## Assignment
In the records that follow, the lines from the one containing "3_5_place_dp: 0.679 /" to the one containing "afterwards: timing with", inclusive, are to be given again exactly.

Task data Block Start

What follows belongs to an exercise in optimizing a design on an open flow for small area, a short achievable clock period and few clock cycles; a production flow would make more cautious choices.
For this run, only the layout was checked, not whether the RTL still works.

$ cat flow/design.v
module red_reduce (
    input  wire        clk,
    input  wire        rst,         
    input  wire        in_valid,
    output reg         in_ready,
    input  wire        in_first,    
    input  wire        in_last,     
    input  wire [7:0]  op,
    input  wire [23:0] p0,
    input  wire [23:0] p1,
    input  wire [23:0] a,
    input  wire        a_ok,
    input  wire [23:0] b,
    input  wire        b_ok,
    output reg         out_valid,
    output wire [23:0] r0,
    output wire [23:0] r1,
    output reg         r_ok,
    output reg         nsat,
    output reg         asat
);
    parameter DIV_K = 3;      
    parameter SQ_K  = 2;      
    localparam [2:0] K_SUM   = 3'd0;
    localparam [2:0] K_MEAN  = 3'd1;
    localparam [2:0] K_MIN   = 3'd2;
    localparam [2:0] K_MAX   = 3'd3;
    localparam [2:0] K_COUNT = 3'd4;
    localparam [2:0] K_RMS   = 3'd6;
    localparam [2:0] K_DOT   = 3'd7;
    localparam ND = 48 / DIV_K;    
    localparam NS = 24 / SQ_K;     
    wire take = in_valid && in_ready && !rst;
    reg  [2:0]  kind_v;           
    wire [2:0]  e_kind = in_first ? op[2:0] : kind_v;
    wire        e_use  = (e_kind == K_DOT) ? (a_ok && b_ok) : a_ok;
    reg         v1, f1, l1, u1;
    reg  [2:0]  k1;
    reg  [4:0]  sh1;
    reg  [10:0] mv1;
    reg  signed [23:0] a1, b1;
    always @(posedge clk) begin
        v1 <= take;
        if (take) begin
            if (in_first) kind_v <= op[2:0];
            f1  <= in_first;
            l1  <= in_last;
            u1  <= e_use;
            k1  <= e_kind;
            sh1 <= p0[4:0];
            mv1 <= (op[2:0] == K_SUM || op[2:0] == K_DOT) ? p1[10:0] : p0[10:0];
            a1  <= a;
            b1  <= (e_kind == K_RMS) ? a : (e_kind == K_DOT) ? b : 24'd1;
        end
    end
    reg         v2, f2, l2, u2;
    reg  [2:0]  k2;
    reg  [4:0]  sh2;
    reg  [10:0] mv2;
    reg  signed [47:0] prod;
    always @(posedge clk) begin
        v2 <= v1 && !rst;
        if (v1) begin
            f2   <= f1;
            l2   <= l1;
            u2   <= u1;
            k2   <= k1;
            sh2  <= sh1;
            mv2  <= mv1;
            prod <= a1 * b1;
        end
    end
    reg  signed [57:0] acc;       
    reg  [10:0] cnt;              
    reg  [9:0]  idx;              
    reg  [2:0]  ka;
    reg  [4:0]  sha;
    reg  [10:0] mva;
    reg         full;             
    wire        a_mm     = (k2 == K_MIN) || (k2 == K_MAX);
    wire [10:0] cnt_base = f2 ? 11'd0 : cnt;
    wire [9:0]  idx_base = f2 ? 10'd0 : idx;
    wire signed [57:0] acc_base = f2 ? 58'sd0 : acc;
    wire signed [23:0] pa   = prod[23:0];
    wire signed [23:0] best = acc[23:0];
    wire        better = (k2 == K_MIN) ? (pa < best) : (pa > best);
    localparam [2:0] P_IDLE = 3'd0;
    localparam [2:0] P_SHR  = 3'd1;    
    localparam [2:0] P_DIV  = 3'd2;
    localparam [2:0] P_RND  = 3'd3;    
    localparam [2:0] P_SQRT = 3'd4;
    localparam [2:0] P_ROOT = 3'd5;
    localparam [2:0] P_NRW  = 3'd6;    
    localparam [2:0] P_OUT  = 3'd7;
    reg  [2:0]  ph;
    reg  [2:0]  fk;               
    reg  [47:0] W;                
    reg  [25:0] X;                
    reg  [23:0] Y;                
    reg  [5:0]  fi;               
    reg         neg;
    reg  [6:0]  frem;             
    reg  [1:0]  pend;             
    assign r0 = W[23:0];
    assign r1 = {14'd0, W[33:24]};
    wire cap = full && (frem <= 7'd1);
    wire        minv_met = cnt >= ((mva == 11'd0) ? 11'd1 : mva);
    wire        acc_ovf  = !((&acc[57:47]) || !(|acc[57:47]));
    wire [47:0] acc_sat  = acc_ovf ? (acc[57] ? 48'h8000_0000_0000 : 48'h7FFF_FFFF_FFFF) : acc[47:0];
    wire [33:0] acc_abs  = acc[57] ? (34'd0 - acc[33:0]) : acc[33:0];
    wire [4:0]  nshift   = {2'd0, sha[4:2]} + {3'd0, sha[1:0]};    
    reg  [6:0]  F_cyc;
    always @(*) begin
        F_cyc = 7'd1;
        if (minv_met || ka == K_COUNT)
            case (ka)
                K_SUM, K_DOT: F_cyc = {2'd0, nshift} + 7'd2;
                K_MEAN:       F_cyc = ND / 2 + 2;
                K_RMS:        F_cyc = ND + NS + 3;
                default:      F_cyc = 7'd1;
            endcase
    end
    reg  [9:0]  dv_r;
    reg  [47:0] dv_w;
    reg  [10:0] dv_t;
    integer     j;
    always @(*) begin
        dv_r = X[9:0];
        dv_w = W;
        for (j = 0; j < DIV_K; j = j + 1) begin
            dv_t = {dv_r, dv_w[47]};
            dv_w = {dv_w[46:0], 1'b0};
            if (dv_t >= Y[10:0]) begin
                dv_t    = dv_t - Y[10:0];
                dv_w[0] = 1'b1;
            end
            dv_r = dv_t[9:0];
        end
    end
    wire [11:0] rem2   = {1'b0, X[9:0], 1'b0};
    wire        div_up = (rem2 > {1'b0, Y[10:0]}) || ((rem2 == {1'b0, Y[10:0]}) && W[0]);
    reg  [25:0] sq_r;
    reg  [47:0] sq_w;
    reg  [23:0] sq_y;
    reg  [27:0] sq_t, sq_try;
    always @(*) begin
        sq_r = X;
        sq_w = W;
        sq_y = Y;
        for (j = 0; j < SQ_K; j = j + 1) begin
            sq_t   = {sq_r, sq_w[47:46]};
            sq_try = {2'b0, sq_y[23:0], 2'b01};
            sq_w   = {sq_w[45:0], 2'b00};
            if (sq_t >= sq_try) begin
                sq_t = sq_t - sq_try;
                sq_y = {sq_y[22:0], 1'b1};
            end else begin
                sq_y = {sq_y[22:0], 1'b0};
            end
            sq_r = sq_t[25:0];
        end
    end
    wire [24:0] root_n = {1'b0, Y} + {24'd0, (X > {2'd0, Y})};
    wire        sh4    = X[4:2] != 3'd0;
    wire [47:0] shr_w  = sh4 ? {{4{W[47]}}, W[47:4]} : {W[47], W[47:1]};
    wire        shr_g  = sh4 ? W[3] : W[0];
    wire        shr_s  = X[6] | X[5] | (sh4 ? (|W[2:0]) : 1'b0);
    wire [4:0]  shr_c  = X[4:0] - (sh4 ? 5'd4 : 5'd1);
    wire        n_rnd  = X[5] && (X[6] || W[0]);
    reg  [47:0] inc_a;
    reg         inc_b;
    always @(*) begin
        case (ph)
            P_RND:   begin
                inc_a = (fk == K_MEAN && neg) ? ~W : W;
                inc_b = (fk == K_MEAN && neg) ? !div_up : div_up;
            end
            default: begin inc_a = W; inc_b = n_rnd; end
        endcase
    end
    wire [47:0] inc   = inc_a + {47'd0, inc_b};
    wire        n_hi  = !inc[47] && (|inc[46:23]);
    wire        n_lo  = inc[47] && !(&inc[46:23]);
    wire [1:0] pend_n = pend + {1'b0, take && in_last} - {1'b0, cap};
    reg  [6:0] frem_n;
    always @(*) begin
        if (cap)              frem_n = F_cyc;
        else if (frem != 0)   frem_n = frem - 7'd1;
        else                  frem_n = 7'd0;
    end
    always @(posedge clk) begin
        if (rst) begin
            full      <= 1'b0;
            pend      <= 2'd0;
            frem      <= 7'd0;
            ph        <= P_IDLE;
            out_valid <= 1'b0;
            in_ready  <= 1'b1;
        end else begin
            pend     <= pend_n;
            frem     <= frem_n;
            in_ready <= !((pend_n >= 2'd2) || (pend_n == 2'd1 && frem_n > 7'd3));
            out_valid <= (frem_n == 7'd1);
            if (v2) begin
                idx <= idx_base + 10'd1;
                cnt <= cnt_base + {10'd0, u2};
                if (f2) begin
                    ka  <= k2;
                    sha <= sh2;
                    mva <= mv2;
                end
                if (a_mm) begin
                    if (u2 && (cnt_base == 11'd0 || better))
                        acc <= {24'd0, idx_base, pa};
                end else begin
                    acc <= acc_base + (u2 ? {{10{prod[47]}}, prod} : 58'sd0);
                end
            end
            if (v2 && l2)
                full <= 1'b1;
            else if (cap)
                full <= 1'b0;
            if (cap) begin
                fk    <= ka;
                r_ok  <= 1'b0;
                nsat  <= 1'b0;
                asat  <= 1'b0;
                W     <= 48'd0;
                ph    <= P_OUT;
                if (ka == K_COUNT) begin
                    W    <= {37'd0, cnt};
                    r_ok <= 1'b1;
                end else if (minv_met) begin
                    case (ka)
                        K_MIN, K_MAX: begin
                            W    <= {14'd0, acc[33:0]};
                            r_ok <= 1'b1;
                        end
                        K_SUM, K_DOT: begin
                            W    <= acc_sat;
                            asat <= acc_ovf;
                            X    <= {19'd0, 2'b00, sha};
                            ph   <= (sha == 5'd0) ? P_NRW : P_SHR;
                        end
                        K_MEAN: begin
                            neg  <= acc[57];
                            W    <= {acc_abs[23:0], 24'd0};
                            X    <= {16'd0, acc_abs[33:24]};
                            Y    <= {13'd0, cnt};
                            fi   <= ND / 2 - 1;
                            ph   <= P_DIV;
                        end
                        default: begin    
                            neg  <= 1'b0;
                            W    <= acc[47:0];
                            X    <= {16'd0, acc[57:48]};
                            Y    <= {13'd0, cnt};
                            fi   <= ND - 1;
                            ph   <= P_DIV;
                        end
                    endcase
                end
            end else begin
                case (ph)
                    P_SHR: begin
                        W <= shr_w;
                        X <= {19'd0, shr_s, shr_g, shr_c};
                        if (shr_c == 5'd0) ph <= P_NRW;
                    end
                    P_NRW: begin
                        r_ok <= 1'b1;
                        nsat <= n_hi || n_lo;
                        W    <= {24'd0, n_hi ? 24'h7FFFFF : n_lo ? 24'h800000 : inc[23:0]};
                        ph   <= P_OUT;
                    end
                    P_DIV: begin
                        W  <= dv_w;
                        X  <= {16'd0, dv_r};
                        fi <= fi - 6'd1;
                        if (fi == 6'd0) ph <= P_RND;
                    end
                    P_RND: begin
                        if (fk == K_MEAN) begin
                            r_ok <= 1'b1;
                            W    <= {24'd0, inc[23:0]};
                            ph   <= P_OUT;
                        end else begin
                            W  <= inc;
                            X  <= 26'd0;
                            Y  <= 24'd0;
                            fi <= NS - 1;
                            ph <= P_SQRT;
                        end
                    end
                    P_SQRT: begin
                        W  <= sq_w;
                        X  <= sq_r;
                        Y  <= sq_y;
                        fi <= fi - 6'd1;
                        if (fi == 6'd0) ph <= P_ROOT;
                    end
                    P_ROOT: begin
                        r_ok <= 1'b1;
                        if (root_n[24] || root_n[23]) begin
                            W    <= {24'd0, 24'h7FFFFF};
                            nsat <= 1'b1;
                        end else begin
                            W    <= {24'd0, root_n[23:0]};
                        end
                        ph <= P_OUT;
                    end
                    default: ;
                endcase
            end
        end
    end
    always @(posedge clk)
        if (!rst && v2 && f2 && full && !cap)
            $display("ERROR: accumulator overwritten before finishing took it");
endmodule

Task data Block End
Task data Block Start

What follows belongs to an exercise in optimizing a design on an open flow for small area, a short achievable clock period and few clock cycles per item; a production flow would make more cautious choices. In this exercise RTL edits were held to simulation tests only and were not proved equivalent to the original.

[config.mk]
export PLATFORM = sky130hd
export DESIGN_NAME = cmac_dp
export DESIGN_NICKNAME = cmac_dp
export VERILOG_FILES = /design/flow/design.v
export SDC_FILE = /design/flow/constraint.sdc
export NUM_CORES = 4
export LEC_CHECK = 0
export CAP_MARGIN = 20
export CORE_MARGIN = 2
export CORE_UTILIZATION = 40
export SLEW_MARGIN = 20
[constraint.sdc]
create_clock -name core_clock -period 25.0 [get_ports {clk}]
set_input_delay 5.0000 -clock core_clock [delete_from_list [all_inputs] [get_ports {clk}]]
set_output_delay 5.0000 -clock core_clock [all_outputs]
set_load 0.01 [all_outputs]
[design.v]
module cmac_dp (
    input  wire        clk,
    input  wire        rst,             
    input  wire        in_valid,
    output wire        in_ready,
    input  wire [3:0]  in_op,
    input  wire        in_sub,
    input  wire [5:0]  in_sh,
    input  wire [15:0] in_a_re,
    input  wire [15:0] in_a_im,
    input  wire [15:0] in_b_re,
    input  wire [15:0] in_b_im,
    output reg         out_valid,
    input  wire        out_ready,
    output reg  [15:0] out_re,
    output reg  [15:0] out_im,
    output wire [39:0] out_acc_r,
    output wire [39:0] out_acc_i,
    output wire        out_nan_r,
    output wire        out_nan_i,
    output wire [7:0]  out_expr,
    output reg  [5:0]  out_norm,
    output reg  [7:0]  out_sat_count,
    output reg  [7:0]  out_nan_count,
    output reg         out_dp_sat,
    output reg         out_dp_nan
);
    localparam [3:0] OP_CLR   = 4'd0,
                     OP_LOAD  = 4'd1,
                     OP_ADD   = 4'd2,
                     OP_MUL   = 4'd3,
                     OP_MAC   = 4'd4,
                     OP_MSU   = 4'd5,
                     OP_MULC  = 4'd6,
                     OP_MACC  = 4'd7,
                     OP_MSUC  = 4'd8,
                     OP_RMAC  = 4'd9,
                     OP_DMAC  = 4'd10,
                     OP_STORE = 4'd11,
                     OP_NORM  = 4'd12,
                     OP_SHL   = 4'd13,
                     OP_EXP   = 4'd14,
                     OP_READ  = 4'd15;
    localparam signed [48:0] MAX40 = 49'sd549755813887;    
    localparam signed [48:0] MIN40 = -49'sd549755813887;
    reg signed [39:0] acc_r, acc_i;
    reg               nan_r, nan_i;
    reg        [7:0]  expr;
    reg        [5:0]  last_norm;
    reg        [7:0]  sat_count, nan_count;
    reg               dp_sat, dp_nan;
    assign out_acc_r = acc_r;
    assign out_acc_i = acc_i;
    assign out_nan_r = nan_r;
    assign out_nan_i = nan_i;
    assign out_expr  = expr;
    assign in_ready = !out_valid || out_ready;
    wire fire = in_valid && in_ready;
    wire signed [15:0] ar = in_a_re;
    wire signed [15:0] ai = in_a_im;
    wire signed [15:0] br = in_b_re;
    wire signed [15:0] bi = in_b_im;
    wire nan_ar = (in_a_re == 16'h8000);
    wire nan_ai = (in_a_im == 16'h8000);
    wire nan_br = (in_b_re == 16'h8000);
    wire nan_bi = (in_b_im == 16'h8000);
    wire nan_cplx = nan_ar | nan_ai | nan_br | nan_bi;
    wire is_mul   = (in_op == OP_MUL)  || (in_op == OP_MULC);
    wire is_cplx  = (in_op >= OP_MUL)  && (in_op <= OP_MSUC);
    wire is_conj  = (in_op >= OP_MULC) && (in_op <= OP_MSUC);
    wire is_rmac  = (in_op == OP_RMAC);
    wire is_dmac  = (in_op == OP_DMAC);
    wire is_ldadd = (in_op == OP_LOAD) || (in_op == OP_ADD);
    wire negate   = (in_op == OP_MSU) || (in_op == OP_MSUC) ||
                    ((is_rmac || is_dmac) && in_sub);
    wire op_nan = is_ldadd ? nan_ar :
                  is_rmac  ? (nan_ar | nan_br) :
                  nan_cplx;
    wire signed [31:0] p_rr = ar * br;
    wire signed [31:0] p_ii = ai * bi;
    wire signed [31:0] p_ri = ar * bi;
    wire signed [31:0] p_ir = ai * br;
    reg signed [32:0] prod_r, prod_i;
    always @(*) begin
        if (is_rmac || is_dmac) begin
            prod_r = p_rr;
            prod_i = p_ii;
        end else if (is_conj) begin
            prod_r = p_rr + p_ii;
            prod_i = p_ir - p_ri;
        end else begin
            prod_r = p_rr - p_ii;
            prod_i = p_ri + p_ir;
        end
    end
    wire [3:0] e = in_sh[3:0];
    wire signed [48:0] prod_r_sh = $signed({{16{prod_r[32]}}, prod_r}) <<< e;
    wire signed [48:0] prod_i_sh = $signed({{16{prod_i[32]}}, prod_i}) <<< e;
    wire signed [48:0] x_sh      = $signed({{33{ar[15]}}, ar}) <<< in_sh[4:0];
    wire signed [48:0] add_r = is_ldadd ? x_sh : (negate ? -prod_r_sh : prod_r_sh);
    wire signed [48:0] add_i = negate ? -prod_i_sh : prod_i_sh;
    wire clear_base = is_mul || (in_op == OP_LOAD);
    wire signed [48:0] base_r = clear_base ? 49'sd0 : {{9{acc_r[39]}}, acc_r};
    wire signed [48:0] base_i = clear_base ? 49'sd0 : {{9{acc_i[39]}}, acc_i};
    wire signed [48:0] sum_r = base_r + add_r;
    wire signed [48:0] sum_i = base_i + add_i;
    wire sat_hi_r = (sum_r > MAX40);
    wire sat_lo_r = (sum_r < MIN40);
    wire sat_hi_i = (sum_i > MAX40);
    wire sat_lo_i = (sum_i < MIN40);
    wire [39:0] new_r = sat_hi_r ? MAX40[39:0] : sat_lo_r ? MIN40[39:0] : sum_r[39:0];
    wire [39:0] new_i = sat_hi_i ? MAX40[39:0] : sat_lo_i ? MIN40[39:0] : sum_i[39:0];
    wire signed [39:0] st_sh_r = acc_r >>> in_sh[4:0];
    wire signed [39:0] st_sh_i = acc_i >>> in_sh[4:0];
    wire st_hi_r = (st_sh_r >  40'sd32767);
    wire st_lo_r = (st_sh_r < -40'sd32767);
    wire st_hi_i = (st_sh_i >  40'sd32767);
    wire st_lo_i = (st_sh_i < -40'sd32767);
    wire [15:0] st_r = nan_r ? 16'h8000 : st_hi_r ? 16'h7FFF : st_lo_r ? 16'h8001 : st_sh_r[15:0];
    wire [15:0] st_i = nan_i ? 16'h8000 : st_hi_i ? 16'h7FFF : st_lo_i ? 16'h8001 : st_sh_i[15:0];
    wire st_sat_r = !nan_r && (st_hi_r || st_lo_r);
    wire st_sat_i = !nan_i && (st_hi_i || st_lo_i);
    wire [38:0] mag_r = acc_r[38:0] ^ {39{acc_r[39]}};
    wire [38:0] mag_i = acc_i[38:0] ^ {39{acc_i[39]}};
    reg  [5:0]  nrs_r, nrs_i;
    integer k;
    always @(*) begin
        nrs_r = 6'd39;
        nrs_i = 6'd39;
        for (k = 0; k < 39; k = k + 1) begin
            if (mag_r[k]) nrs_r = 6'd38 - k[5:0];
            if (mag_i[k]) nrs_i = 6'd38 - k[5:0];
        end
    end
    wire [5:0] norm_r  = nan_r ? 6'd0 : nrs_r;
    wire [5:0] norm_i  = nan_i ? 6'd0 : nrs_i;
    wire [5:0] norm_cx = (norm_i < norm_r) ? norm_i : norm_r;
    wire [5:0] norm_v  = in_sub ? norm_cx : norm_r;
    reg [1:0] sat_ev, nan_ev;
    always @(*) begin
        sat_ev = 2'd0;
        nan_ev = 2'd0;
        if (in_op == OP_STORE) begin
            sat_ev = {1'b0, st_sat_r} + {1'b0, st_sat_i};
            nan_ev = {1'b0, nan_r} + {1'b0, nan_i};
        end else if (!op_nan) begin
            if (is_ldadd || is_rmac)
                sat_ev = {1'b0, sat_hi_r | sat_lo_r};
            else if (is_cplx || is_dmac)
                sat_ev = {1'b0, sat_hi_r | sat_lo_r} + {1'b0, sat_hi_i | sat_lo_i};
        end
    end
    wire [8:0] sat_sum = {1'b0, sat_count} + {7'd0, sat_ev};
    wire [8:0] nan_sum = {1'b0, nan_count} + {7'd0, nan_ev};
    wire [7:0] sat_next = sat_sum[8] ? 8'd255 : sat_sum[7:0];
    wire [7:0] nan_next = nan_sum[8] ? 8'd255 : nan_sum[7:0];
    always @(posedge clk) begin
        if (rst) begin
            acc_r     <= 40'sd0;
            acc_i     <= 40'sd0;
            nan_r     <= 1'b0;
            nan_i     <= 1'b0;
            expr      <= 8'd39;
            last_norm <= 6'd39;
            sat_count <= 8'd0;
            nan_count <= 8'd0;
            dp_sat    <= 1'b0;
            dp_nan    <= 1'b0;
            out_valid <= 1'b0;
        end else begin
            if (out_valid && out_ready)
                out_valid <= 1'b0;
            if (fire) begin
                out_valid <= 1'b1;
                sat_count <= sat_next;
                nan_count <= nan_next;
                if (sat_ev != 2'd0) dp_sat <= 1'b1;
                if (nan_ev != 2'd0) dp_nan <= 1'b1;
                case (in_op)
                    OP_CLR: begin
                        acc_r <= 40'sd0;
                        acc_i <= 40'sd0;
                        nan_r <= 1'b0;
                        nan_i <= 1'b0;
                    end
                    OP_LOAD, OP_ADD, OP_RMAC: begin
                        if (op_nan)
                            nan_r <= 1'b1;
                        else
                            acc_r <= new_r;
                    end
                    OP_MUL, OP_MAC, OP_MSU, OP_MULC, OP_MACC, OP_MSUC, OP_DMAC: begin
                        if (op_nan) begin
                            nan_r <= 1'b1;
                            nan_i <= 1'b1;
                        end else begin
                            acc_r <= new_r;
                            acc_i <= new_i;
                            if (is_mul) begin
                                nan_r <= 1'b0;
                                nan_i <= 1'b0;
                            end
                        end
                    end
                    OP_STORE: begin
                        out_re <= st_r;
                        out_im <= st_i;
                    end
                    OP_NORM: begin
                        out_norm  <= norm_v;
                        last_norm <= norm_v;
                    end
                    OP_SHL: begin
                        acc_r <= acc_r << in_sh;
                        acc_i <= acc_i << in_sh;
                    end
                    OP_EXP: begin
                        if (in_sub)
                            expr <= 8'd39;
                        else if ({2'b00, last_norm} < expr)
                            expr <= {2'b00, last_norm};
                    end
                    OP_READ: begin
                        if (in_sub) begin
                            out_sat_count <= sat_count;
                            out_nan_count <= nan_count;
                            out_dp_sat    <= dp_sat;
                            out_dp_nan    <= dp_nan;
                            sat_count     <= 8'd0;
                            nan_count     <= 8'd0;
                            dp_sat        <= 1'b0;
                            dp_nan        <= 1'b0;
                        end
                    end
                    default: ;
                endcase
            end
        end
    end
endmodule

Task data Block End
Task data Block Start

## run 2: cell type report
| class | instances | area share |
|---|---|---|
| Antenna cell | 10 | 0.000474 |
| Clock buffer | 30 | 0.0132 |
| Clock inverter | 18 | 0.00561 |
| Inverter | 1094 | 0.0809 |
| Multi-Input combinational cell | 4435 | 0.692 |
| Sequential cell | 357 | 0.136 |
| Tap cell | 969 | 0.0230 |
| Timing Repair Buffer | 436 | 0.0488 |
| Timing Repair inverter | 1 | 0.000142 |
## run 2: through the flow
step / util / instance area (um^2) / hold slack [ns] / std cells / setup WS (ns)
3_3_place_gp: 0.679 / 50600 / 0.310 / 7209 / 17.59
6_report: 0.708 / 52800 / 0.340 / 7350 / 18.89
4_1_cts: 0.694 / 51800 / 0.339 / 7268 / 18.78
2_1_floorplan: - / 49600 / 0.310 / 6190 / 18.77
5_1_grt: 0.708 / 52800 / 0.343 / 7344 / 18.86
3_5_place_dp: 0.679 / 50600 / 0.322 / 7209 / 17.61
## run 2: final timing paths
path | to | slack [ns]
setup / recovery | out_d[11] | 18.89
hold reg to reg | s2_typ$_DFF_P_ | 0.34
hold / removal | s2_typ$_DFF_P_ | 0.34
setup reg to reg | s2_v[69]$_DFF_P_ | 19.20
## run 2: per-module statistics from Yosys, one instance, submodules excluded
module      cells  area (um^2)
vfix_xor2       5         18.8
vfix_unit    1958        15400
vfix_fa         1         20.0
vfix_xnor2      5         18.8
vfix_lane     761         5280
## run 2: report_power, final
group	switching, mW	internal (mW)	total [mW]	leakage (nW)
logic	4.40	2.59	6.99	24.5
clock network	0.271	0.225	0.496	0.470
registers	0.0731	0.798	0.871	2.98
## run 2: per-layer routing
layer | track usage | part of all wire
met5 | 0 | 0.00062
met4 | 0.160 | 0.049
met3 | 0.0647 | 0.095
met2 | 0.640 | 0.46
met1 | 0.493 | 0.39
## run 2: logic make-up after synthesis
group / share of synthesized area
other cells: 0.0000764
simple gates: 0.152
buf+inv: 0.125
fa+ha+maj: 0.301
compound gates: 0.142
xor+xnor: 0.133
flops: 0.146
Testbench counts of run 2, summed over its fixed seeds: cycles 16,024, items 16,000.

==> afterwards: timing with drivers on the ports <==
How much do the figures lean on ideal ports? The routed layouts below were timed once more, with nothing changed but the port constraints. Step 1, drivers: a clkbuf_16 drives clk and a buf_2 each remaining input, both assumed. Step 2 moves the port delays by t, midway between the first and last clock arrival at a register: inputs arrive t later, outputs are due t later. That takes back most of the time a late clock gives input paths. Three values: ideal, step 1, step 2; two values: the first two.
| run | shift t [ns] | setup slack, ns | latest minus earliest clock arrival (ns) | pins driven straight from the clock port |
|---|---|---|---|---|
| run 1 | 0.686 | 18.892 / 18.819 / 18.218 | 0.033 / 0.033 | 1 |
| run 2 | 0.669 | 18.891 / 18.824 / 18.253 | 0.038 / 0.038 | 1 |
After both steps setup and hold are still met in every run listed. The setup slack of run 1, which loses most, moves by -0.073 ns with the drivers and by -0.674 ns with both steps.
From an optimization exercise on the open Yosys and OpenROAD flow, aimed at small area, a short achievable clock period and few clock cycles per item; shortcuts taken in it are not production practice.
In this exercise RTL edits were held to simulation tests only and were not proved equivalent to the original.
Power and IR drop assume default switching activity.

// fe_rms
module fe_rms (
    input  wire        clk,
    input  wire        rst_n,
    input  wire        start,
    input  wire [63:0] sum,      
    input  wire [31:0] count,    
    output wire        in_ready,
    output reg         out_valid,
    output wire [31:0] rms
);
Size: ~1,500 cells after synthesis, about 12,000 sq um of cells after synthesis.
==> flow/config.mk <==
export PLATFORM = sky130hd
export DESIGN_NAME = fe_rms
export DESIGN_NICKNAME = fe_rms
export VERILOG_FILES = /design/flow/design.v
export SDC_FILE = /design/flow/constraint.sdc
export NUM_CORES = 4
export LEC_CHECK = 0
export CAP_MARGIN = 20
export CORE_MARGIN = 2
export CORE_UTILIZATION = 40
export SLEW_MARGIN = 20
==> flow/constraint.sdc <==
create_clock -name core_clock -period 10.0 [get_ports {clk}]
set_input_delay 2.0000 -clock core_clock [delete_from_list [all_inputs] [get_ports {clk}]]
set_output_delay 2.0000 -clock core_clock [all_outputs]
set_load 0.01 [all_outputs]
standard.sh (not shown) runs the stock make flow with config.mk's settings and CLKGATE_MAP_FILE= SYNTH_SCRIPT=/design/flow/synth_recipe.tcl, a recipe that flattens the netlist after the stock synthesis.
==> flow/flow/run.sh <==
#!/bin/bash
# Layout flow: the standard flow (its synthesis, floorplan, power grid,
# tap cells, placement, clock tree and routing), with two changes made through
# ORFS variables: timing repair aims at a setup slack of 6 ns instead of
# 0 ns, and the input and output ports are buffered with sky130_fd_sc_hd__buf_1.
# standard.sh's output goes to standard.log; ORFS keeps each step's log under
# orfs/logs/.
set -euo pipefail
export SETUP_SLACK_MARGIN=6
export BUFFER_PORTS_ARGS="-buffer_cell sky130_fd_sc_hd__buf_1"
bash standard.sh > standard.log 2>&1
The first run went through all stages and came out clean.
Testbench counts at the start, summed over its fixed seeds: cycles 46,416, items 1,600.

Task data Block End

## Result
3_5_place_dp: 0.679 / 50600 / 0.322 / 7209 / 17.61
## run 2: final timing paths
path | to | slack [ns]
setup / recovery | out_d[11] | 18.89
hold reg to reg | s2_typ$_DFF_P_ | 0.34
hold / removal | s2_typ$_DFF_P_ | 0.34
setup reg to reg | s2_v[69]$_DFF_P_ | 19.20
## run 2: per-module statistics from Yosys, one instance, submodules excluded
module      cells  area (um^2)
vfix_xor2       5         18.8
vfix_unit    1958        15400
vfix_fa         1         20.0
vfix_xnor2      5         18.8
vfix_lane     761         5280
## run 2: report_power, final
group	switching, mW	internal (mW)	total [mW]	leakage (nW)
logic	4.40	2.59	6.99	24.5
clock network	0.271	0.225	0.496	0.470
registers	0.0731	0.798	0.871	2.98
## run 2: per-layer routing
layer | track usage | part of all wire
met5 | 0 | 0.00062
met4 | 0.160 | 0.049
met3 | 0.0647 | 0.095
met2 | 0.640 | 0.46
met1 | 0.493 | 0.39
## run 2: logic make-up after synthesis
group / share of synthesized area
other cells: 0.0000764
simple gates: 0.152
buf+inv: 0.125
fa+ha+maj: 0.301
compound gates: 0.142
xor+xnor: 0.133
flops: 0.146
Testbench counts of run 2, summed over its fixed seeds: cycles 16,024, items 16,000.

==> afterwards: timing with drivers on the ports <==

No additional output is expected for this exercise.